**Task description:**
Select all lines in the records that include "synthesis".

**Stored items:**
<file path="config.mk">
export PLATFORM = sky130hd
export DESIGN_NAME = dhc_host_ctrl
export DESIGN_NICKNAME = d
export VERILOG_FILES = /design/src/dhc_pkg.sv /design/src/dhc_host_ctrl.sv /design/src/dhc_sync_edge.sv
export VERILOG_INCLUDE_DIRS = /design/src /design/src/src
export SDC_FILE = /design/constraint.sdc
export NUM_CORES = 2
export LEC_CHECK = 0
export BUFFER_PORTS_ARGS = -buffer_cell sky130_fd_sc_hd__buf_2
export CORE_ASPECT_RATIO = 2
export CORE_MARGIN = 2
export CORE_UTILIZATION = 39
export DETAILED_ROUTE_END_ITERATION = 7
export HOLD_SLACK_MARGIN = 0.02
export PLACE_DENSITY = 0.64
export SYNTH_ARGS = -nofsm -noshare
export SYNTH_HDL_FRONTEND = slang
export SYNTH_SLANG_ARGS = --single-unit
</file>
<file path="constraint.sdc">
create_clock -name clk -period 16 [get_ports clk]
set_input_delay 2.4 -clock clk [delete_from_list [all_inputs] [get_ports clk]]
set_output_delay 2.4 -clock clk [all_outputs]
set_load 0.005 [all_outputs]
</file>
<file path="src/dhc_defines.svh">
// Timing constants and field layouts for the host pin update controller
`ifndef DHC_DEFINES_SVH
`define DHC_DEFINES_SVH

`define DHC_CLK_MHZ 100
`define DHC_CLR_BUSY_US 35
`define DHC_CLR_CYCLES (`DHC_CLR_BUSY_US * `DHC_CLK_MHZ)
`define DHC_RST_BUSY_US 270
`define DHC_RST_CYCLES (`DHC_RST_BUSY_US * `DHC_CLK_MHZ)
`define DHC_CALC_CYCLES 16
`define DHC_DATA_W 14
`define DHC_ADDR_W 5
`define DHC_CHANNELS 40
`define DHC_CLASS_SFR 2'h0
`define DHC_CLASS_GAIN 2'h1
`define DHC_CLASS_OFFSET 2'h2
`define DHC_CLASS_DATA 2'h3
`define DHC_RAW_RESET 14'h0000
`define DHC_GAIN_RESET 14'h3ffe
`define DHC_OFFSET_RESET 14'h2000
`define DHC_CLRCODE_RESET 14'h0000
`define DHC_SFR_CLRCODE 5'h02
`define DHC_SFR_TOGGLE 5'h0c
`define DHC_SFR_PDMODE 5'h08

`endif

</file>
<file path="src/dhc_pkg.sv">
// Types shared by the host pin update controller
package dhc_pkg;
  typedef enum logic [2:0] {
    ST_RESET = 3'h0,
    ST_IDLE = 3'h1,
    ST_CALC = 3'h2,
    ST_LOAD = 3'h3,
    ST_CLEAR = 3'h4
  } dhc_state_e;
  typedef logic [13:0] dhc_word_t;
endpackage : dhc_pkg

</file>
<file path="src/dhc_host_ctrl.sv">
// Parallel write port, busy and load-update control of the converter
`timescale 1ns/10ps
`default_nettype none
`include "dhc_defines.svh"
// Overview of operation
// RULE1 - Write strobe rising edge with chip select low captures data bus.
// RULE2 - Data word is fourteen bits, top line is the MSB.
// RULE3 - Five address lines select one of forty channel locations; code reaches only channels 0 to 31.
// RULE4 - Class inputs pick data, offset, gain or special registers.
// RULE5 - Toggle mode: select pin picks A or B; else A.
// RULE6 - In toggle mode each load-update swaps outputs between A and B.
// RULE7 - Busy low during calculation; input writes accepted, outputs held.
// RULE8 - Load-update low while busy high transfers all inputs at once; code walks the channels one per clock cycle.
// RULE9 - Load-update during calculation is remembered, done when busy rises.
// RULE10 - During reset busy low, interface off, load-updates discarded.
// RULE11 - Clear falling edge loads clear code everywhere, busy low 35 us; code acts on clear edges only in idle state.
// RULE12 - Reset falling edge restores defaults, busy low 270 us.
// RULE13 - After reset sequence, reset pin ignored until next falling edge.
// RULE14 - Power-down level puts analog in low power; serial stays active.
// RULE15 - Power-down output state follows configured power-down mode.
// RULE16 - Host uses chip select as frame sync in serial mode.
// RULE17 - Serial mode with chain enable high selects daisy-chain mode.
// RULE18 - Serial output tristates; shifts on rising serial clock edge.
// RULE19 - Two address pins set the two-wire bus address.
// RULE20 - Host drives interface select low parallel, high serial.
// RULE21 - Host holds chip select low to address the device.
// RULE22 - Strobe, clear, reset, load-update are synchronised, edges detected.
module dhc_host_ctrl #(
  parameter int CHANNELS = `DHC_CHANNELS,
  parameter int CLR_CYCLES = `DHC_CLR_CYCLES,
  parameter int RST_CYCLES = `DHC_RST_CYCLES,
  parameter int CALC_CYCLES = `DHC_CALC_CYCLES
) (
  input wire logic clk,
  input wire logic rst_n,
  input wire logic clk_en,
  input wire logic interface_select,
  input wire logic chip_select_n,
  input wire logic write_n,
  input wire logic [13:0] parallel_data_bus,
  input wire logic [4:0] channel_address,
  input wire logic reg_class_hi,
  input wire logic reg_class_lo,
  input wire logic ab_select,
  input wire logic load_update_n,
  input wire logic clear_n,
  input wire logic reset_pin_n,
  input wire logic power_down,
  input wire logic chain_enable,
  input wire logic bus_addr_pin0,
  input wire logic bus_addr_pin1,
  input wire logic serial_shift_in,
  input wire logic serial_clk,
  output logic serial_out,
  output logic serial_out_oe_n,
  output logic busy_n,
  output logic daisy_chain_mode,
  output logic [1:0] two_wire_addr,
  output logic analog_low_power,
  output logic out_pulldown,
  output logic out_high_z,
  output logic dac_valid,
  output logic [5:0] dac_channel,
  output logic [13:0] dac_word
);
  initial begin
    if (CHANNELS < 1 || CHANNELS > 40 || CLR_CYCLES < CHANNELS ||
        RST_CYCLES < CHANNELS || CALC_CYCLES < 1)
      $error("dhc_host_ctrl: unsupported parameter values");
  end

  localparam int CW = 32;

  // Raw inputs synchronised before use
  logic wr_lvl, wr_rise, wr_fall;
  logic ld_lvl, ld_rise, ld_fall;
  logic cl_lvl, cl_rise, cl_fall;
  logic rs_lvl, rs_rise, rs_fall;
  logic [13:0] db_meta_q, db_q;
  logic [6:0] ad_meta_q, ad_q;
  logic [6:0] lv_meta_q, lv_q;
  logic [1:0] sck_meta_q, sck_q;
  logic sck_prev_q;

  dhc_sync_edge #(.RESET_VAL(1'b1)) u_wr (.clk(clk), .rst_n(rst_n),
    .en(clk_en), .pin(write_n), .level(wr_lvl), .rise(wr_rise),
    .fall(wr_fall)); // RULE22
  dhc_sync_edge #(.RESET_VAL(1'b1)) u_ld (.clk(clk), .rst_n(rst_n),
    .en(clk_en), .pin(load_update_n), .level(ld_lvl), .rise(ld_rise),
    .fall(ld_fall)); // RULE22
  dhc_sync_edge #(.RESET_VAL(1'b1)) u_cl (.clk(clk), .rst_n(rst_n),
    .en(clk_en), .pin(clear_n), .level(cl_lvl), .rise(cl_rise),
    .fall(cl_fall)); // RULE22
  dhc_sync_edge #(.RESET_VAL(1'b1)) u_rs (.clk(clk), .rst_n(rst_n),
    .en(clk_en), .pin(reset_pin_n), .level(rs_lvl), .rise(rs_rise),
    .fall(rs_fall)); // RULE22

  // Data, address and levels are sampled through two stages as well
  always_ff @(posedge clk or negedge rst_n) begin
    if (!rst_n) begin
      db_meta_q <= 14'h0000;
      db_q <= 14'h0000;
      ad_meta_q <= 7'h00;
      ad_q <= 7'h00;
      lv_meta_q <= 7'h40;
      lv_q <= 7'h40;
      sck_meta_q <= 2'h0;
      sck_q <= 2'h0;
      sck_prev_q <= 1'b0;
    end else if (clk_en) begin
      db_meta_q <= parallel_data_bus;
      db_q <= db_meta_q;
      ad_meta_q <= {channel_address, reg_class_hi, reg_class_lo};
      ad_q <= ad_meta_q;
      lv_meta_q <= {chip_select_n, interface_select, ab_select,
                    power_down, chain_enable, bus_addr_pin1, bus_addr_pin0};
      lv_q <= lv_meta_q;
      sck_meta_q <= {serial_clk, serial_shift_in};
      sck_q <= sck_meta_q;
      sck_prev_q <= sck_q[1];
    end
  end

  logic cs_n_s, ser_s, ab_s, pd_s, chain_enable_s;
  assign cs_n_s = lv_q[6];
  assign ser_s = lv_q[5];
  assign ab_s = lv_q[4];
  assign pd_s = lv_q[3];
  assign chain_enable_s = lv_q[2];

  function automatic logic chan_ok(input logic [4:0] a, input int n);
    chan_ok = int'(a) < n;
  endfunction : chan_ok

  // Register storage
  dhc_pkg::dhc_word_t raw_a_q [CHANNELS];
  dhc_pkg::dhc_word_t raw_b_q [CHANNELS];
  dhc_pkg::dhc_word_t gain_q [CHANNELS];
  dhc_pkg::dhc_word_t offs_q [CHANNELS];
  dhc_pkg::dhc_word_t dac_a_q [CHANNELS];
  dhc_pkg::dhc_word_t dac_b_q [CHANNELS];
  dhc_pkg::dhc_word_t clr_code_q;
  logic toggle_mode_q;
  logic pd_mode_q;
  logic out_sel_b_q;

  dhc_pkg::dhc_state_e state_q;
  logic [CW-1:0] cnt_q;
  logic [5:0] walk_q;
  logic ld_pending_q;
  logic calc_pending_q;
  logic is_par;

  assign is_par = ~ser_s;

  // Accepted parallel write: only outside reset, parallel mode, cs low
  logic wr_take;
  assign wr_take = wr_rise & ~cs_n_s & is_par &
                   (state_q != dhc_pkg::ST_RESET); // RULE1 RULE10
  logic [4:0] wr_ch;
  logic [1:0] wr_cls;
  assign wr_ch = ad_q[6:2]; // RULE3
  assign wr_cls = ad_q[1:0]; // RULE4
  logic wr_b;
  assign wr_b = toggle_mode_q & ab_s; // RULE5

  // Input registers: written in any non-reset state
  always_ff @(posedge clk or negedge rst_n) begin
    if (!rst_n) begin
      for (int i = 0; i < CHANNELS; i++) begin
        raw_a_q[i] <= `DHC_RAW_RESET;
        raw_b_q[i] <= `DHC_RAW_RESET;
        gain_q[i] <= `DHC_GAIN_RESET;
        offs_q[i] <= `DHC_OFFSET_RESET;
      end
    end else if (clk_en) begin
      if (state_q == dhc_pkg::ST_RESET && cnt_q == 0) begin
        for (int i = 0; i < CHANNELS; i++) begin
          raw_a_q[i] <= `DHC_RAW_RESET; // RULE12
          raw_b_q[i] <= `DHC_RAW_RESET;
          gain_q[i] <= `DHC_GAIN_RESET;
          offs_q[i] <= `DHC_OFFSET_RESET;
        end
      end else if (wr_take && chan_ok(wr_ch, CHANNELS)) begin
        case (wr_cls)
          `DHC_CLASS_DATA: begin
            if (wr_b) raw_b_q[wr_ch] <= db_q; // RULE2 RULE5
            else raw_a_q[wr_ch] <= db_q;
          end
          `DHC_CLASS_GAIN: gain_q[wr_ch] <= db_q;
          `DHC_CLASS_OFFSET: offs_q[wr_ch] <= db_q;
          default: ;
        endcase
      end
    end
  end

  // Special function registers reached with class zero
  always_ff @(posedge clk or negedge rst_n) begin
    if (!rst_n) begin
      clr_code_q <= `DHC_CLRCODE_RESET;
      toggle_mode_q <= 1'b0;
      pd_mode_q <= 1'b0;
    end else if (clk_en) begin
      if (state_q == dhc_pkg::ST_RESET && cnt_q == 0) begin
        clr_code_q <= `DHC_CLRCODE_RESET;
        toggle_mode_q <= 1'b0;
        pd_mode_q <= 1'b0;
      end else if (wr_take && wr_cls == `DHC_CLASS_SFR) begin // RULE4
        case (wr_ch)
          `DHC_SFR_CLRCODE: clr_code_q <= db_q;
          `DHC_SFR_TOGGLE: toggle_mode_q <= db_q[0];
          `DHC_SFR_PDMODE: pd_mode_q <= db_q[0]; // RULE15
          default: ;
        endcase
      end
    end
  end

  // Corrected value: raw scaled by gain plus offset, centred
  function automatic dhc_pkg::dhc_word_t correct(input dhc_pkg::dhc_word_t x,
      input dhc_pkg::dhc_word_t m, input dhc_pkg::dhc_word_t c);
    logic [28:0] prod;
    logic [15:0] sum;
    prod = {15'h0000, x} * ({15'h0000, m} + 29'h0000001);
    sum = 16'(prod[28:14]) + 16'(c) - 16'h2000;
    if (sum[15]) correct = 14'h0000;
    else if (sum[14]) correct = 14'h3fff;
    else correct = sum[13:0];
  endfunction : correct

  // Calculation request raised by any data, gain or offset class write
  logic calc_req;
  assign calc_req = wr_take && wr_cls != `DHC_CLASS_SFR;

  // Sequencer: reset, calculation, load and clear walks
  always_ff @(posedge clk or negedge rst_n) begin
    if (!rst_n) begin
      state_q <= dhc_pkg::ST_RESET;
      cnt_q <= CW'(RST_CYCLES - 1);
      walk_q <= 6'h00;
      ld_pending_q <= 1'b0;
      calc_pending_q <= 1'b0;
    end else if (clk_en) begin
      if (rs_fall) begin
        state_q <= dhc_pkg::ST_RESET; // RULE12 RULE13
        cnt_q <= CW'(RST_CYCLES - 1);
        ld_pending_q <= 1'b0;
        calc_pending_q <= 1'b0;
      end else begin
        if (calc_req) calc_pending_q <= 1'b1;
        case (state_q)
          dhc_pkg::ST_RESET: begin
            ld_pending_q <= 1'b0; // RULE10
            if (cnt_q == 0) state_q <= dhc_pkg::ST_IDLE;
            else cnt_q <= cnt_q - CW'(1);
          end
          dhc_pkg::ST_IDLE: begin
            if (cl_fall) begin
              state_q <= dhc_pkg::ST_CLEAR; // RULE11
              cnt_q <= CW'(CLR_CYCLES - 1);
              walk_q <= 6'h00;
            end else if (ld_fall || ld_pending_q) begin
              state_q <= dhc_pkg::ST_LOAD; // RULE8 RULE9
              walk_q <= 6'h00;
              ld_pending_q <= 1'b0;
            end else if (calc_pending_q || calc_req) begin
              state_q <= dhc_pkg::ST_CALC; // RULE7
              cnt_q <= CW'(CALC_CYCLES - 1);
              calc_pending_q <= 1'b0;
            end
          end
          dhc_pkg::ST_CALC: begin
            if (ld_fall) ld_pending_q <= 1'b1; // RULE9
            if (cnt_q == 0) state_q <= dhc_pkg::ST_IDLE;
            else cnt_q <= cnt_q - CW'(1);
          end
          dhc_pkg::ST_LOAD: begin
            if (ld_fall) ld_pending_q <= 1'b1;
            if (int'(walk_q) == CHANNELS - 1) state_q <= dhc_pkg::ST_IDLE;
            else walk_q <= walk_q + 6'h01;
          end
          dhc_pkg::ST_CLEAR: begin
            if (ld_fall) ld_pending_q <= 1'b1;
            if (int'(walk_q) < CHANNELS - 1) walk_q <= walk_q + 6'h01;
            if (cnt_q == 0) state_q <= dhc_pkg::ST_IDLE;
            else cnt_q <= cnt_q - CW'(1);
          end
          default: state_q <= dhc_pkg::ST_RESET;
        endcase
      end
    end
  end

  // DAC registers and the toggle output select
  always_ff @(posedge clk or negedge rst_n) begin
    if (!rst_n) begin
      for (int i = 0; i < CHANNELS; i++) begin
        dac_a_q[i] <= 14'h0000;
        dac_b_q[i] <= 14'h0000;
      end
      out_sel_b_q <= 1'b0;
    end else if (clk_en) begin
      if (state_q == dhc_pkg::ST_RESET) begin
        for (int i = 0; i < CHANNELS; i++) begin
          dac_a_q[i] <= 14'h0000; // RULE12
          dac_b_q[i] <= 14'h0000;
        end
        out_sel_b_q <= 1'b0;
      end else if (state_q == dhc_pkg::ST_LOAD) begin
        dac_a_q[walk_q] <= correct(raw_a_q[walk_q], gain_q[walk_q],
                                   offs_q[walk_q]); // RULE8
        dac_b_q[walk_q] <= correct(raw_b_q[walk_q], gain_q[walk_q],
                                   offs_q[walk_q]);
        if (int'(walk_q) == CHANNELS - 1 && toggle_mode_q)
          out_sel_b_q <= ~out_sel_b_q; // RULE6
      end else if (state_q == dhc_pkg::ST_CLEAR) begin
        dac_a_q[walk_q] <= clr_code_q; // RULE11
        dac_b_q[walk_q] <= clr_code_q;
        out_sel_b_q <= 1'b0;
      end
    end
  end

  // Output word presented per channel as it is updated
  always_ff @(posedge clk or negedge rst_n) begin
    if (!rst_n) begin
      dac_valid <= 1'b0;
      dac_channel <= 6'h00;
      dac_word <= 14'h0000;
    end else if (clk_en) begin
      dac_valid <= (state_q == dhc_pkg::ST_LOAD) ||
                   (state_q == dhc_pkg::ST_CLEAR &&
                    cnt_q >= CW'(CLR_CYCLES - CHANNELS)); // RULE11
      dac_channel <= walk_q;
      if (state_q == dhc_pkg::ST_CLEAR) dac_word <= clr_code_q;
      else if (toggle_mode_q && !out_sel_b_q)
        dac_word <= correct(raw_b_q[walk_q], gain_q[walk_q],
                            offs_q[walk_q]); // RULE6
      else
        dac_word <= correct(raw_a_q[walk_q], gain_q[walk_q],
                            offs_q[walk_q]);
    end
  end

  // Busy and pin-function outputs
  always_ff @(posedge clk or negedge rst_n) begin
    if (!rst_n) begin
      busy_n <= 1'b0;
      daisy_chain_mode <= 1'b0;
      two_wire_addr <= 2'h0;
      analog_low_power <= 1'b0;
      out_pulldown <= 1'b0;
      out_high_z <= 1'b0;
    end else if (clk_en) begin
      busy_n <= (state_q == dhc_pkg::ST_IDLE) && !rs_fall && !cl_fall
                && !ld_fall && !calc_req; // RULE7 RULE10 RULE11
      daisy_chain_mode <= ser_s & chain_enable_s; // RULE17
      two_wire_addr <= lv_q[1:0]; // RULE19
      analog_low_power <= pd_s; // RULE14
      out_pulldown <= pd_s & pd_mode_q; // RULE15
      out_high_z <= pd_s & ~pd_mode_q; // RULE15
    end
  end

  // Serial out follows the daisy-chain input on rising serial clock
  always_ff @(posedge clk or negedge rst_n) begin
    if (!rst_n) begin
      serial_out <= 1'b0;
      serial_out_oe_n <= 1'b1;
    end else if (clk_en) begin
      serial_out_oe_n <= ~(ser_s & ~cs_n_s); // RULE18
      if (sck_q[1] && !sck_prev_q) serial_out <= sck_q[0]; // RULE18
    end
  end

  logic unused_ok;
  assign unused_ok = ^{wr_lvl, wr_fall, ld_lvl, ld_rise, cl_lvl, cl_rise,
                       rs_lvl, rs_rise};
endmodule : dhc_host_ctrl
`default_nettype wire

</file>
<file path="src/dhc_sync_edge.sv">
// Two-stage synchroniser with rising and falling edge pulses
`timescale 1ns/10ps
`default_nettype none
module dhc_sync_edge #(
  parameter logic RESET_VAL = 1'b1
) (
  input wire logic clk,
  input wire logic rst_n,
  input wire logic en,
  input wire logic pin,
  output logic level,
  output logic rise,
  output logic fall
);
  logic meta_q;
  logic sync_q;
  logic prev_q;

  always_ff @(posedge clk or negedge rst_n) begin
    if (!rst_n) begin
      meta_q <= RESET_VAL;
      sync_q <= RESET_VAL;
      prev_q <= RESET_VAL;
    end else if (en) begin
      meta_q <= pin;
      sync_q <= meta_q;
      prev_q <= sync_q;
    end
  end

  assign level = sync_q;
  assign rise = en & sync_q & ~prev_q;
  assign fall = en & ~sync_q & prev_q;
endmodule : dhc_sync_edge
`default_nettype wire
</file>
==> results_dict.tcl <==
set metrics [dict create \
    crit_path_max_fanout 107 \
    clock_latency_ns 0.86 \
    ant_nets 0 \
    cts-resized-gates 0 \
    cts_tree "built" \
    grt_pass1_vias 78581 \
    maxCapViolations 1 \
    arrival_ns 15.55 \
    final.setup.tns_ns 0 \
    rows 265 \
    clock-skew-final_ns 0.07791 \
    synth_compound_area_share_pct 11.97 \
    start_util_pct 39.16 \
    power_density_nw_per_um2 99.84 \
    grt_max_degree 189 \
    synth_top_family_by_area "multiplexers" \
    die_x_um 365.5 \
    cts_buffers 169 \
    drt-initial-drc-count 6840 \
    slowest_delay_ns 1.08 \
    cp-end-kind "flop" \
    io-pin-count 67 \
    fin_nets 9771 \
    antenna_found_initial 23 \
    cts_setup_buffers 0 \
    synthDistinctLibCells 96 \
    synth-seq-cells 1957 \
    layout_min_cycle_time_ns 14.78 \
    fin_area_um2 110500 \
    p_leak_uw 0.04702 \
    muxShareOfSynthArea_pct 13.41 \
    max_slew_margin_pct -3.185 \
    vias 74713 \
    fmax_mhz 67.68 \
    die_h_um 727.0 \
    first_pass_iters 8 \
    crit_slowest_cell "mux2i_1" \
    post_dp_cell_area_um2 104900 \
    mappedNetlistArea_um2 101900 \
    wl_mm 349.9 \
    synth_edf_count 0 \
    avgSynthCellArea_um2 10.72 \
    yosysWarnings 0 \
    rsz0062_at_grt "false" \
    clock-sinks 1957 \
    cp_data_required_time_ns 16.78 \
    routabilityCongestion 0.9890 \
    cts_hold_buffers 0 \
    cts-root-buf "clkbuf_16" \
    synthArstFlopShare_pct 100.0 \
    dpl.hpwl_mm 247.3 \
    hold_path.class "flop to flop" \
    synthSimpleGateAreaFrac_pct 11.71 \
    drive_gt1_share_pct 18.34 \
    ys_seq_area_share_pct 48.63 \
    violations "max-capacitance violations, max-slew violations" \
    timing.final.crit_share_pct 92.35 \
    clockBufferDepth 4 \
    path_clk_slew_ns 0.07 \
    synth_top_flop_cell "dfrtp_1" \
    gr-total-overflow 0 \
    wl_per_cell_um 27.35 \
    grt_util_all_layers_pct 26.56 \
    viasPerCell 5.840 \
    start_kind "flop" \
    synthAdderAreaFrac_pct 8.980 \
    outcome "finished with violations" \
    drv_slew 6 \
    drc_errors 0 \
    hold_viol 0 \
    syn_inst 9504 \
    total_power_uw 11030 \
    syn_nets 10089 \
    area_growth_pct 8.366 \
    cp_common_cell "fa_1" \
    core_area_um2 260300 \
    worstMarginPinSlew_ns 1.542 \
    h-tree-depth 4 \
    grt_pass1_wl_mm 520.0 \
    die_area_um2 265700 \
    criticalPathCategory "flop to flop" \
    io_buffer_count 66 \
    synthXorXnorAreaFrac_pct 0.6432 \
    vdd_ir_drop_max_mv 0.09841 \
    setup_viol 0 \
]
-- cell usage in the layout, fill, tap and decap left out, types with 13 or more instances in the layout --
| cell type | synthesis | layout |
|---|---|---|
| nand2_1 | 2264 | 2247 |
| o21ai_0 | 1785 | 1780 |
| dfrtp_1 | 1482 | 1476 |
| mux4_2 | 503 | 503 |
| dfstp_2 | 475 | 475 |
| inv_1 | 363 | 362 |
| fa_1 | 306 | 306 |
| ha_1 | 242 | 242 |
| nor2_1 | 227 | 212 |
| clkbuf_16 | 0 | 174 |
| buf_4 | 32 | 166 |
| a21oi_1 | 111 | 110 |
| mux2_2 | 91 | 91 |
| nor2b_1 | 76 | 76 |
| nor3_1 | 77 | 76 |
| a22o_1 | 75 | 75 |
| buf_2 | 136 | 64 |
| mux2i_1 | 55 | 55 |
| a31oi_1 | 54 | 54 |
| nand2b_1 | 53 | 53 |
| a21o_1 | 45 | 45 |
| and2_1 | 43 | 43 |
| xnor2_1 | 42 | 40 |
| nand3_1 | 39 | 39 |
| clkbuf_1 | 513 | 39 |
| o21ai_1 | 30 | 35 |
| clkinv_2 | 0 | 29 |
| clkbuf_8 | 0 | 28 |
| mux4_1 | 24 | 24 |
| xor2_1 | 31 | 24 |
| o21ai_2 | 21 | 21 |
| o21a_1 | 17 | 17 |
| a22oi_1 | 17 | 17 |
| or3_1 | 15 | 15 |
| nand2_4 | 1 | 15 |
| or2_2 | 14 | 14 |
| nor2_2 | 0 | 14 |
| nand3b_1 | 13 | 13 |
| nor3_2 | 12 | 13 |
| nand2_2 | 10 | 13 |
-- critical path: cells and delay by family (launching register included) --
family / cells / cell delay [ns]
AOI/OAI and AO/OA: 11 / 3.45
buffers and inverters: 6 / 1.77
DFF: 1 / 0.98
adders and majority gates: 9 / 3.89
muxes: 3 / 2.37
and+or+nand+nor: 5 / 1.17
xor gates and xnor gates: 2 / 0.91
-- state kept, by name, indices dropped and copies added (netlist names), 14 cells and up --
signal / count
cnt_q: 32
offs_q: 449
db_q: 14
raw_a_q: 448
raw_b_q: 448
dac_word: 14
clr_code_q: 14
gain_q: 449
db_meta_q: 14
-- through the flow --
step           hold slack [ns]  utilization (%)  cells  setup WS [ns]
2_1_floorplan           0.4388                -   9504          4.380
6_report                0.4673            42.44  12793          1.225
3_5_place_dp            0.4580            40.32  12485          1.458
3_3_place_gp            0.4498            40.32  12485          1.586
4_1_cts                 0.4680            42.42  12781          1.426
5_1_grt                 0.4781            42.43  12783         0.4546
-- kinds of logic after synthesis --
group,Yosys count
xor+xnor,74
compound gates,2248
simple gates,2901
buf+inv,1096
fa+ha+maj,548
mux,680
flops,1957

**Answer to this task:**
| cell type | synthesis | layout |
-- kinds of logic after synthesis --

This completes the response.